Now, the most common criticism I've seen in reviews for both A Dream Defiant and Christmas Past is that readers thought there was too much story there for the brief page count. Without going into lengthy engagement with said reviews, I'll just say that I can see the readers' points in both cases. I've often had the same reaction to other authors' novellas as a reader. However, I do plan to keep writing novellas and trying to master the art of making a love story feel real, lasting, and weighty in 40,000 words or less.

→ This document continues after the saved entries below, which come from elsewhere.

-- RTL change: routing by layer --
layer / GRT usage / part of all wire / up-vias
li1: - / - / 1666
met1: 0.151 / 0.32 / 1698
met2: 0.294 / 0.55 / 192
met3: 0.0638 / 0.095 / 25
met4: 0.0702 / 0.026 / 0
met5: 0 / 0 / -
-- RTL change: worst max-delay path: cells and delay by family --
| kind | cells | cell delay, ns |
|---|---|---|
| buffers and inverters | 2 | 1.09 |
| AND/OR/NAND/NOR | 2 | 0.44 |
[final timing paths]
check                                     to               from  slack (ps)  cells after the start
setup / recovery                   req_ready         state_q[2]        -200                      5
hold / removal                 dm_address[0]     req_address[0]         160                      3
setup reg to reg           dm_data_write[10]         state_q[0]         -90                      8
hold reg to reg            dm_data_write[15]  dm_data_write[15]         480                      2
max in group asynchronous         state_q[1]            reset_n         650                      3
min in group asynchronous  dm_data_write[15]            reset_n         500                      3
[config.mk]
export PLATFORM = sky130hd
export DESIGN_NAME = bypass_scoreboard_flat
export DESIGN_NICKNAME = d
export VERILOG_FILES = /design/src/rtl/bypass_scoreboard_pkg.sv /design/src/rtl/bypass_scoreboard_if.sv /design/src/rtl/bypass_scoreboard_bypass_mux.sv /design/src/rtl/bypass_scoreboard.sv /design/src/flat_wrapper.sv
export SDC_FILE = /design/constraint.sdc
export NUM_CORES = 1
export LEC_CHECK = 0
export CAP_MARGIN = 25
export CELL_PAD_IN_SITES_DETAIL_PLACEMENT = 0
export CELL_PAD_IN_SITES_GLOBAL_PLACEMENT = 1
export CORE_ASPECT_RATIO = 0.75
export CORE_MARGIN = 2
export CORE_UTILIZATION = 27
export DETAILED_ROUTE_END_ITERATION = 16
export HOLD_SLACK_MARGIN = 0.12
export PLACE_DENSITY_LB_ADDON = 0.25
export RECOVER_POWER = 25
export SLEW_MARGIN = 20
export SYNTH_ARGS = -nofsm -noshare
export SYNTH_HDL_FRONTEND = slang
export SYNTH_SLANG_ARGS = --single-unit
[constraint.sdc]
create_clock -name clk -period 2.6 [get_ports clk]
set_input_delay 0.52 -clock clk [delete_from_list [all_inputs] [get_ports clk]]
set_output_delay 0.52 -clock clk [all_outputs]
set_load 0.1 [all_outputs]
[src/rtl/bypass_scoreboard_pkg.sv]
// rtl/bypass_scoreboard_pkg.sv - shared entry type and register-address constants for the bypass scoreboard
package bypass_scoreboard_pkg;

  localparam int REG_ADDR_W = 5;
  localparam logic [REG_ADDR_W-1:0] REG_X0 = '0;

  typedef struct packed {
    logic                  valid;
    logic                  we;
    logic                  is_load;
    logic [REG_ADDR_W-1:0] rd;
  } sb_entry_t;

  localparam sb_entry_t SB_BUBBLE = '0;

  // x0 writes are architecturally discarded, so they never count as producers.
  function automatic logic is_producer(input sb_entry_t e);
    return e.valid && e.we && (e.rd != REG_X0);
  endfunction

endpackage

[src/rtl/bypass_scoreboard_if.sv]
// rtl/bypass_scoreboard_if.sv - ID/EX/WB signal bundle between the pipeline and the bypass scoreboard
interface bypass_scoreboard_if #(
  parameter int XLEN       = 32,
  parameter int NUM_STAGES = 3
);
  import bypass_scoreboard_pkg::*;

  logic                       id_valid;
  logic                       id_we;
  logic                       id_is_load;
  logic [REG_ADDR_W-1:0]      id_rd;
  logic [REG_ADDR_W-1:0]      id_rs1;
  logic [REG_ADDR_W-1:0]      id_rs2;
  logic                       id_rs1_used;
  logic                       id_rs2_used;
  logic [XLEN-1:0]            rf_rdata1;
  logic [XLEN-1:0]            rf_rdata2;
  logic [NUM_STAGES*XLEN-1:0] stage_result;
  logic                       mem_hold;
  logic                       flush;
  logic                       id_stall;
  logic [XLEN-1:0]            ex_src1;
  logic [XLEN-1:0]            ex_src2;
  logic                       wb_we;
  logic [REG_ADDR_W-1:0]      wb_rd;
  logic [XLEN-1:0]            wb_data;

  modport master (
    output id_valid, id_we, id_is_load, id_rd, id_rs1, id_rs2,
           id_rs1_used, id_rs2_used, rf_rdata1, rf_rdata2,
           stage_result, mem_hold, flush,
    input  id_stall, ex_src1, ex_src2, wb_we, wb_rd, wb_data
  );

  modport slave (
    input  id_valid, id_we, id_is_load, id_rd, id_rs1, id_rs2,
           id_rs1_used, id_rs2_used, rf_rdata1, rf_rdata2,
           stage_result, mem_hold, flush,
    output id_stall, ex_src1, ex_src2, wb_we, wb_rd, wb_data
  );

endinterface

[src/rtl/bypass_scoreboard_bypass_mux.sv]
// rtl/bypass_scoreboard_bypass_mux.sv - youngest-first operand selector from the registered EX select vector
module bypass_mux #(
  parameter int XLEN       = 32,
  parameter int NUM_STAGES = 3
) (
  input  logic [NUM_STAGES-1:0]      sel,
  input  logic [NUM_STAGES*XLEN-1:0] stage_result,
  input  logic [XLEN-1:0]            base,
  output logic [XLEN-1:0]            ex_src
);

  // Walk oldest to youngest so the lowest set index (youngest producer) wins.
  always_comb begin
    ex_src = base;
    for (int j = NUM_STAGES - 1; j >= 0; j--) begin
      if (sel[j]) ex_src = stage_result[j*XLEN +: XLEN];
    end
  end

endmodule

[src/rtl/bypass_scoreboard.sv]
// rtl/bypass_scoreboard.sv - EX..WB destination tracking, operand forwarding, stalls and register-file write port
// Build option BYPASS_SCOREBOARD_FWD_EN: forward from younger stages; otherwise stall until the producer reaches WB.
module bypass_scoreboard
  import bypass_scoreboard_pkg::*;
#(
  parameter int XLEN             = 32,
  parameter int NUM_STAGES       = 3,
  parameter int LOAD_READY_STAGE = 2
) (
  input logic               clk,
  input logic               reset,
  bypass_scoreboard_if.slave sb
);

  localparam int LAST = NUM_STAGES - 1;

  sb_entry_t             ent [NUM_STAGES];
  sb_entry_t             id_entry;
  logic [LAST-1:0]       match1;
  logic [LAST-1:0]       match2;
  logic [LAST-1:0]       early_load;
  logic                  load_use;
  logic                  hazard;
  logic                  advance;
  logic                  wb_prod;
  logic [XLEN-1:0]       wb_data;
  logic [XLEN-1:0]       byp1;
  logic [XLEN-1:0]       byp2;
  logic [XLEN-1:0]       base1;
  logic [XLEN-1:0]       base2;
  logic [NUM_STAGES-1:0] sel1;
  logic [NUM_STAGES-1:0] sel2;

  // The last stage is excluded: its value reaches ID through the read bypass.
  always_comb begin
    match1     = '0;
    match2     = '0;
    early_load = '0;
    for (int j = 0; j < LAST; j++) begin
      early_load[j] = ent[j].is_load && (j + 1 < LOAD_READY_STAGE);
      match1[j]     = sb.id_rs1_used && is_producer(ent[j]) && (ent[j].rd == sb.id_rs1);
      match2[j]     = sb.id_rs2_used && is_producer(ent[j]) && (ent[j].rd == sb.id_rs2);
    end
  end

  assign load_use = |((match1 | match2) & early_load);

`ifdef BYPASS_SCOREBOARD_FWD_EN
  assign hazard = load_use;
`else
  logic alu_use;
  assign alu_use = |((match1 | match2) & ~early_load);
  assign hazard  = load_use | alu_use;
`endif

  assign sb.id_stall = sb.mem_hold || (hazard && sb.id_valid && !sb.flush);
  assign advance     = !sb.mem_hold;

  assign wb_data    = sb.stage_result[LAST*XLEN +: XLEN];
  assign wb_prod    = is_producer(ent[LAST]);
  assign sb.wb_we   = wb_prod;
  assign sb.wb_rd   = wb_prod ? ent[LAST].rd : REG_X0;
  assign sb.wb_data = wb_data;

  assign byp1 = (wb_prod && (ent[LAST].rd == sb.id_rs1)) ? wb_data : sb.rf_rdata1;
  assign byp2 = (wb_prod && (ent[LAST].rd == sb.id_rs2)) ? wb_data : sb.rf_rdata2;

  always_comb begin
    id_entry = SB_BUBBLE;
    if (sb.id_valid && !sb.id_stall && !sb.flush) begin
      id_entry.valid   = 1'b1;
      id_entry.we      = sb.id_we;
      id_entry.is_load = sb.id_is_load;
      id_entry.rd      = sb.id_rd;
    end
  end

  always_ff @(posedge clk) begin
    if (reset) begin
      for (int j = 0; j < NUM_STAGES; j++) ent[j] <= SB_BUBBLE;
      base1 <= '0;
      base2 <= '0;
    end else if (advance) begin
      ent[0] <= id_entry;
      for (int j = 1; j < NUM_STAGES; j++) ent[j] <= ent[j-1];
      base1 <= byp1;
      base2 <= byp2;
    end
  end

`ifdef BYPASS_SCOREBOARD_FWD_EN
  // A match against entry j is one stage older by the time the consumer sits in EX.
  always_ff @(posedge clk) begin
    if (reset) begin
      sel1 <= '0;
      sel2 <= '0;
    end else if (advance) begin
      sel1 <= {match1, 1'b0};
      sel2 <= {match2, 1'b0};
    end
  end
`else
  assign sel1 = '0;
  assign sel2 = '0;
`endif

  bypass_mux #(.XLEN(XLEN), .NUM_STAGES(NUM_STAGES)) u_mux1 (
    .sel          (sel1),
    .stage_result (sb.stage_result),
    .base         (base1),
    .ex_src       (sb.ex_src1)
  );

  bypass_mux #(.XLEN(XLEN), .NUM_STAGES(NUM_STAGES)) u_mux2 (
    .sel          (sel2),
    .stage_result (sb.stage_result),
    .base         (base2),
    .ex_src       (sb.ex_src2)
  );

endmodule

[src/flat_wrapper.sv]
// flat-port wrapper written by rule: the top's interface ports become plain ports
module bypass_scoreboard_flat import bypass_scoreboard_pkg::*;
#(
  parameter int XLEN             = 32,
  parameter int NUM_STAGES       = 3,
  parameter int LOAD_READY_STAGE = 2
)
  (clk, reset, sb_id_valid, sb_id_we, sb_id_is_load, sb_id_rd, sb_id_rs1, sb_id_rs2, sb_id_rs1_used, sb_id_rs2_used, sb_rf_rdata1, sb_rf_rdata2, sb_stage_result, sb_mem_hold, sb_flush, sb_id_stall, sb_ex_src1, sb_ex_src2, sb_wb_we, sb_wb_rd, sb_wb_data);
  bypass_scoreboard_if #(.XLEN(XLEN), .NUM_STAGES(NUM_STAGES)) sb_i ();
  input logic clk;
  input logic reset;
  input wire logic [$bits(sb_i.id_valid)-1:0] sb_id_valid;
  input wire logic [$bits(sb_i.id_we)-1:0] sb_id_we;
  input wire logic [$bits(sb_i.id_is_load)-1:0] sb_id_is_load;
  input wire logic [$bits(sb_i.id_rd)-1:0] sb_id_rd;
  input wire logic [$bits(sb_i.id_rs1)-1:0] sb_id_rs1;
  input wire logic [$bits(sb_i.id_rs2)-1:0] sb_id_rs2;
  input wire logic [$bits(sb_i.id_rs1_used)-1:0] sb_id_rs1_used;
  input wire logic [$bits(sb_i.id_rs2_used)-1:0] sb_id_rs2_used;
  input wire logic [$bits(sb_i.rf_rdata1)-1:0] sb_rf_rdata1;
  input wire logic [$bits(sb_i.rf_rdata2)-1:0] sb_rf_rdata2;
  input wire logic [$bits(sb_i.stage_result)-1:0] sb_stage_result;
  input wire logic [$bits(sb_i.mem_hold)-1:0] sb_mem_hold;
  input wire logic [$bits(sb_i.flush)-1:0] sb_flush;
  output wire logic [$bits(sb_i.id_stall)-1:0] sb_id_stall;
  output wire logic [$bits(sb_i.ex_src1)-1:0] sb_ex_src1;
  output wire logic [$bits(sb_i.ex_src2)-1:0] sb_ex_src2;
  output wire logic [$bits(sb_i.wb_we)-1:0] sb_wb_we;
  output wire logic [$bits(sb_i.wb_rd)-1:0] sb_wb_rd;
  output wire logic [$bits(sb_i.wb_data)-1:0] sb_wb_data;
  assign sb_i.id_valid = sb_id_valid;
  assign sb_i.id_we = sb_id_we;
  assign sb_i.id_is_load = sb_id_is_load;
  assign sb_i.id_rd = sb_id_rd;
  assign sb_i.id_rs1 = sb_id_rs1;
  assign sb_i.id_rs2 = sb_id_rs2;
  assign sb_i.id_rs1_used = sb_id_rs1_used;
  assign sb_i.id_rs2_used = sb_id_rs2_used;
  assign sb_i.rf_rdata1 = sb_rf_rdata1;
  assign sb_i.rf_rdata2 = sb_rf_rdata2;
  assign sb_i.stage_result = sb_stage_result;
  assign sb_i.mem_hold = sb_mem_hold;
  assign sb_i.flush = sb_flush;
  assign sb_id_stall = sb_i.id_stall;
  assign sb_ex_src1 = sb_i.ex_src1;
  assign sb_ex_src2 = sb_i.ex_src2;
  assign sb_wb_we = sb_i.wb_we;
  assign sb_wb_rd = sb_i.wb_rd;
  assign sb_wb_data = sb_i.wb_data;
  bypass_scoreboard #(.XLEN(XLEN), .NUM_STAGES(NUM_STAGES), .LOAD_READY_STAGE(LOAD_READY_STAGE)) u_core (.clk(clk), .reset(reset), .sb(sb_i));
endmodule
==> out/metrics.cfg, run 1 <==
[layout]
final_common_cell = clkdlybuf4s50_1
diodes = 0
area_growth_pct = 57.9
mostFrequentLayoutCells = 108 x clkdlybuf4s50_1, 89 x buf_4, 67 x nor3_1
regArea_mm2 = 0.00191
drive_gt1_share_pct = 30.3
nNetsFinal = 867
fillCellCount = 1690
layout.cells.non_filler = 928
multi_input_area_mm2 = 0.00243

[drt]
ant_nets = 0
via_per_inst = 4.62
route.vias.total = 4291
first_pass_iters = 4
wire_per_inst_um = 16.0
routed_wl_mm = 14.9
drc_errors = 0
dr.first_iter.drc_count = 220

[synthesis]
synth_top_cell_area_share_pct = 26.2
yosysTopAreaCell = dfxtp_1
ys_ff_latch = 85
syn-instance-count = 500
synth.avg_cell_area_um2 = 9.77
synth_area_mm2 = 0.00489
yosysWarnings = 0
syn_nets = 684
synthTopCellsByArea = dfxtp_1 26%, a2111oi_2 18%, edfxtp_1 13%
yosysSeqAreaShare_pct = 39.1
post_synth_num_cell_types = 30

[power]
ir_drop_v = 0.000301
p_int_w = 0.00279
switching_power_w = 0.00158
p_leak_nw = 2.96
seqPwrFrac_pct = 34.4
powerDensity_mw_per_mm2 = 567
clkPwrFrac_pct = 30.6
swShare_pct = 36.2
combPwrFrac_pct = 34.9

[die]
initial_core_util_pct = 27.6
die_x_um = 159
core_mm2 = 0.0177
io_pins = 287
chipHeight_um = 121
die_area_mm2 = 0.0192
num_rows = 42

[timing]
hold_violations = 0
slew_headroom_pct = 27.1
holdWs_ns = 0.472
period_minus_slack_ns = 2.54
worstMarginPinSlew_ns = 1.09
layout_setup_ws_ns = 0.0572
finClkSkew_ns = 0.00785
finalSetupTns_ns = 0
max_freq_mhz = 393
finalMaxSlewViolations = 0
finalSetupViolations = 0
period_share_pct = 97.8

[global_route]
grt_pass1_vias = 4386
grt_pass1_wl_mm = 23.6
antenna_found_initial = 0
grt_overflow = 0
track_usage_pct = 15.4
grt_max_degree = 84

[critical_path]
start_kind = input port
crit_arrival_ns = 2.02
worstPathMaxFanout = 3
path_class = input port to primary output
end_kind = primary output
crit_required_ns = 2.08

[cts]
clock_latency_ns = 0.33
htreeDepth = 3
cts.clk_slew.worst_paths_ns = 0.06
cts_inserted_buffers = 9
cts_buffer_depth = 2
cts_sinks = 85
cts_tree = yes
hold_buffers = 0
root_buffer = clkbuf_16

[placed_design]
port_buffers = 221
globalplace.congestion = 0.828
hpwl_mm = 11.0
dpl.cell_count = 908
place_ws_ns = -0.146

[hold_path]
hold_class = flop to flop

[status]
outcome = finished clean

[flow_run]
maxCapViolations = 0

==> worst max-delay path, stage by stage <==
cell and delay, ns:
clkdlybuf4s50_1 0.58, xnor2_1 0.15, nand4_1 0.09, o22ai_1 0.20
a22oi_2 0.12, o21bai_2 0.17, buf_12 0.19
==> registers in the layout, indices dropped and copies added (netlist names) <==
name and cells:
u_core.base1 32, u_core.base2 32, u_core.ent 21
==> synthesized netlist by cell type <==
master	n
edfxtp_1	21
and2_1	15
o21bai_1	1
buf_6	1
buf_4	35
a22oi_2	1
xor2_1	6
and4_1	1
nor2b_1	32
nor3_2	1
nand2_1	5
nand2b_1	2
inv_1	32
xnor2_1	24
dfxtp_1	64
nor2_1	34
a2111oi_0	4
clkbuf_1	31
or3_1	2
buf_2	6
and3_1	11
nand4_2	1
o22ai_1	2
nand4_1	4
o311a_1	2
nor3b_1	32
buf_1	2
a21oi_2	1
a2111oi_2	60
nor3_1	67
==> worst paths after layout <==
kind / startpoint / end / slack [ns] / cells after the start
setup / recovery: sb_id_rs2[3] / sb_id_stall / 0.06 / 7
hold / removal: u_core.base1[5] / u_core.base1[5] / 0.47 / 2
setup reg to reg: u_core.ent[0][19] / u_core.base1[14] / 0.60 / 6
hold reg to reg: u_core.base1[5] / u_core.base1[5] / 0.47 / 2
==> layout make-up <==
class,instances,share of cell area (%)
Clock inverter,3,0.843
Tap cell,242,3.92
Timing Repair Buffer,247,34.3
Multi-Input combinational cell,308,31.5
Clock buffer,11,3.02
Inverter,32,1.56
Sequential cell,85,24.8
==> logic make-up after synthesis <==
logic type	Yosys count	share of synthesized area, %
compound gates	71	20.4
xor+xnor	30	5.38
buf+inv	107	11.2
flops	85	39.1
simple gates	207	23.9
==> timing repair <==
action                     4_1_cts  5_1_grt
resized for setup                0        8
buffers inserted                 2        4
pin swaps                        0        1
gates cloned                     0        0
setup endpoints to repair        1        2
==> metal layers <==
layer	vias to the layer above	wire, um	global-route usage (%)
li1	2137	-	-
met1	1996	6920	20.4
met2	144	6550	23.3
met3	14	1200	6.24
met4	0	192	3.64
met5	-	0	0
==> per-stage QoR <==
stage          util, %  total power, W  cell area (um2)
2_1_floorplan        -         0.00257             4890
3_3_place_gp      41.6         0.00305             7360
3_5_place_dp      41.6         0.00306             7360
4_1_cts           43.3         0.00442             7670
5_1_grt           43.6         0.00455             7710
6_report          43.6         0.00437             7710
==> power groups by stage <==
stage                     Combinational (W)  Sequential, W  Clock, W
after global routing                0.00159        0.00152   0.00144
final                               0.00153        0.00151   0.00134
after detailed placement            0.00153        0.00154         0
after global placement              0.00151        0.00154         0
after floorplan                    0.000553        0.00202         0
after CTS                           0.00153        0.00151   0.00138
No activity file was read; power rests on OpenSTA's default activity.
==> run 2: changes to the inputs <==
--- a/config.mk
+++ b/config.mk
@@ -5,7 +5,6 @@
 export SDC_FILE = /design/constraint.sdc
 export NUM_CORES = 1
 export LEC_CHECK = 0
-export CAP_MARGIN = 25
 export CELL_PAD_IN_SITES_DETAIL_PLACEMENT = 0
 export CELL_PAD_IN_SITES_GLOBAL_PLACEMENT = 1
 export CORE_ASPECT_RATIO = 0.75
==> results of run 2 <==
Same layout as run 1: the final DEF is identical, and so are final timing and power.
==> run 3: changes to the inputs <==
==> constraint.sdc (replaced) <==
create_clock -name clk -period 2.5 [get_ports clk]
set_input_delay 0.5 -clock clk [delete_from_list [all_inputs] [get_ports clk]]
set_output_delay 0.5 -clock clk [all_outputs]
set_load 0.1 [all_outputs]
==> out/metrics.cfg, run 3 (synthesized netlist as in run 1, its figures left out) <==
[timing]
slew_headroom_pct = 19.0  ; was 27.1%
holdWs_ns = 0.473  ; was 0.472 ns
worstMarginPinSlew_ns = 1.22  ; was 1.09 ns
period_minus_slack_ns = 2.43
finClkSkew_ns = 0.00816  ; was 0.00785 ns
finalMaxSlewViolations = 0  ; unchanged
rsz0062_at_grt = true
hold_violations = 0  ; unchanged
period_share_pct = 97.3
max_freq_mhz = 411
finalSetupViolations = 0  ; unchanged

[global_route]
grt_pass1_wl_mm = 23.7  ; was 23.6 mm
grt_pass1_vias = 4473  ; was 4386
track_usage_pct = 15.5  ; was 15.4%
antenna_found_initial = 0  ; unchanged
grt_overflow = 0  ; unchanged
grt_max_degree = 87  ; was 84

[critical_path]
end_kind = primary output  ; unchanged
crit_required_ns = 2.00  ; was 2.08 ns
cp_slowest_cell = edfxtp_1  ; was clkdlybuf4s50_1
start_kind = flop  ; was input port
crit_arrival_ns = 1.93  ; was 2.02 ns
critPathMaxStageDelay_ns = 0.37  ; was 0.58 ns
worstPathMaxFanout = 2  ; was 3
path_class = flop to primary output  ; was input port to primary output
path_cells = or3_1, o311a_1, a22oi_2, o21bai_2, buf_12  ; was clkdlybuf4s50_1, xnor2_1, nand4_1, o22ai_1, a22oi_2, o21bai_2, buf_12

[placed_design]
hpwl_mm = 11.1  ; was 11.0 mm
port_buffers = 221  ; unchanged
globalplace.congestion = 0.837  ; was 0.828

[layout]
fillCellCount = 1736  ; was 1690
final_common_cell = clkdlybuf4s50_1  ; unchanged
reg.largest.list = u_core.base1: 32 flops, u_core.base2: 32 flops, u_core.ent: 21 flops  ; unchanged
drive_gt1_share_pct = 27.9  ; was 30.3%
diodes = 0  ; unchanged
mostFrequentLayoutCells = 106 x clkdlybuf4s50_1, 72 x buf_4, 67 x nor3_1  ; was 108 x clkdlybuf4s50_1, 89 x buf_4, 67 x nor3_1
nNetsFinal = 867  ; unchanged
area_growth_pct = 55.7  ; was 57.9%
final_util_pct = 43.0  ; was 43.6%

[cts]
hold_buffers = 0  ; unchanged
cts_inserted_buffers = 9  ; unchanged
htreeDepth = 3  ; unchanged
cts_tree = yes  ; unchanged
cts_buffer_depth = 2  ; unchanged
cts.clk_slew.worst_paths_ns = 0.06  ; about the same
root_buffer = clkbuf_16  ; unchanged
cts_sinks = 85  ; unchanged
clock_latency_ns = 0.34  ; was 0.33 ns

[drt]
routed_wl_mm = 14.9  ; about the same
first_pass_iters = 4  ; unchanged
dr.first_iter.drc_count = 205  ; was 220
drc_errors = 0  ; unchanged
via_per_inst = 4.69  ; was 4.62
route.vias.total = 4360  ; was 4291
wire_per_inst_um = 16.0  ; about the same
ant_nets = 0  ; unchanged

[die]
initial_core_util_pct = 27.6  ; unchanged
io_pins = 287  ; unchanged
chipHeight_um = 121  ; unchanged
num_rows = 42  ; unchanged
core_mm2 = 0.0177  ; unchanged
die_area_mm2 = 0.0192  ; unchanged
die_x_um = 159  ; unchanged

[status]
outcome = finished clean  ; unchanged

[power]
p_leak_nw = 2.81  ; was 2.96 nW
ir_drop_v = 0.000286  ; was 0.000301 V
powerDensity_mw_per_mm2 = 585  ; was 567 mW/mm2

[hold_path]
hold_class = flop to flop  ; unchanged

[flow_run]
maxCapViolations = 0  ; unchanged

-- run 3: where the power goes --
group	internal [W]	switching, W	leakage [nW]
logic	0.000511	0.00106	1.91
registers	0.00150	0.0000605	0.764
clock network	0.000769	0.000547	0.136
total	0.00278	0.00167	2.81
-- run 3: worst paths after layout --
kind	startpoint	end	slack [ns]	depth (start not counted)
max	u_core.ent[0][9]	sb_id_stall	0.07	5
min	u_core.base1[24]	u_core.base1[24]	0.47	2
max reg2reg	u_core.ent[0][16]	u_core.base1[14]	0.47	6
min reg2reg	u_core.base1[24]	u_core.base1[24]	0.47	2
-- run 3: timing repair --
item | in CTS | in global routing
endpoints found under the hold margin | 0 | 0
endpoints found under the setup margin | 1 | 1
pin swaps | 2 | 2
setup buffers | 6 | 0
gates resized for setup | 11 | 0
-- run 3: final cells by class --
class                   instances  area [um2]  area share (%)
clock buffers                  11         233            3.06
clock inverters                 4        48.8           0.641
inverters                      32         120            1.58
multi-input cells             308        2440            32.1
flip-flops and latches         85        1910            25.1
well taps                     242         303            3.98
repair buffers                247        2550            33.6
-- run 3: layer usage --
metal  wire length [um]  track usage (%)
met5                  0                0
met4                130             3.47
met3               1080             5.56
met2               6820             25.3
met1               6870             19.8
-- run 3: worst max-delay path, delay by kind of cell (launching register included) --
| kind | cells | cell delay [ns] |
|---|---|---|
| flip-flops | 1 | 0.37 |
| AND/OR/NAND/NOR | 1 | 0.37 |
| AO/OA/AOI/OAI | 3 | 0.68 |
| buffers and inverters | 1 | 0.17 |
-- run 3: stage by stage --
stage	std cells	area, um2	setup TNS [ns]	power (W)	worst slack (ns)
4_1_cts	929	7680	0	0.00453	0.00362
2_1_floorplan	500	4890	0	0.00268	0.00419
6_report	929	7610	0	0.00445	0.0685
5_1_grt	929	7610	-0.00805	0.00463	-0.00805
3_5_place_dp	908	7360	-5.07	0.00319	-0.235
3_3_place_gp	908	7360	-3.81	0.00317	-0.167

That said, I didn't set out to release three novellas in a row--it just kinda worked out that way. And I'm delighted to announce that I've just sold another NOVEL to Carina Press. It's a sequel to A Dream Defiant, working title My Lady Defiant (though that could change). It stars Henry Farlow (whom readers of A Dream Defiant may recall as Elijah's officer friend who gives Elijah work on the side as a clerk to help conceal what modern readers will recognize as dyslexia), who is wounded at the Battle of New Orleans. He wanders off the battlefield in a daze, gets lost...and is rescued by Therese Bondurant, a femme de couleur libre struggling to keep her inheritance despite the fact her feckless planter father never got around to updating his will to align with American law. A few days later Henry gets to repay the favor by rescuing Therese and her half-sister and brother--but under circumstances that force them to flee for their lives.
That's all I'll say for now, since we're still over a year out from my release date (which is TBD, but most likely early 2015). I still need to finish writing the thing! But it is, indeed, a novel, and one I hope you'll enjoy once it reaches virtual shelves.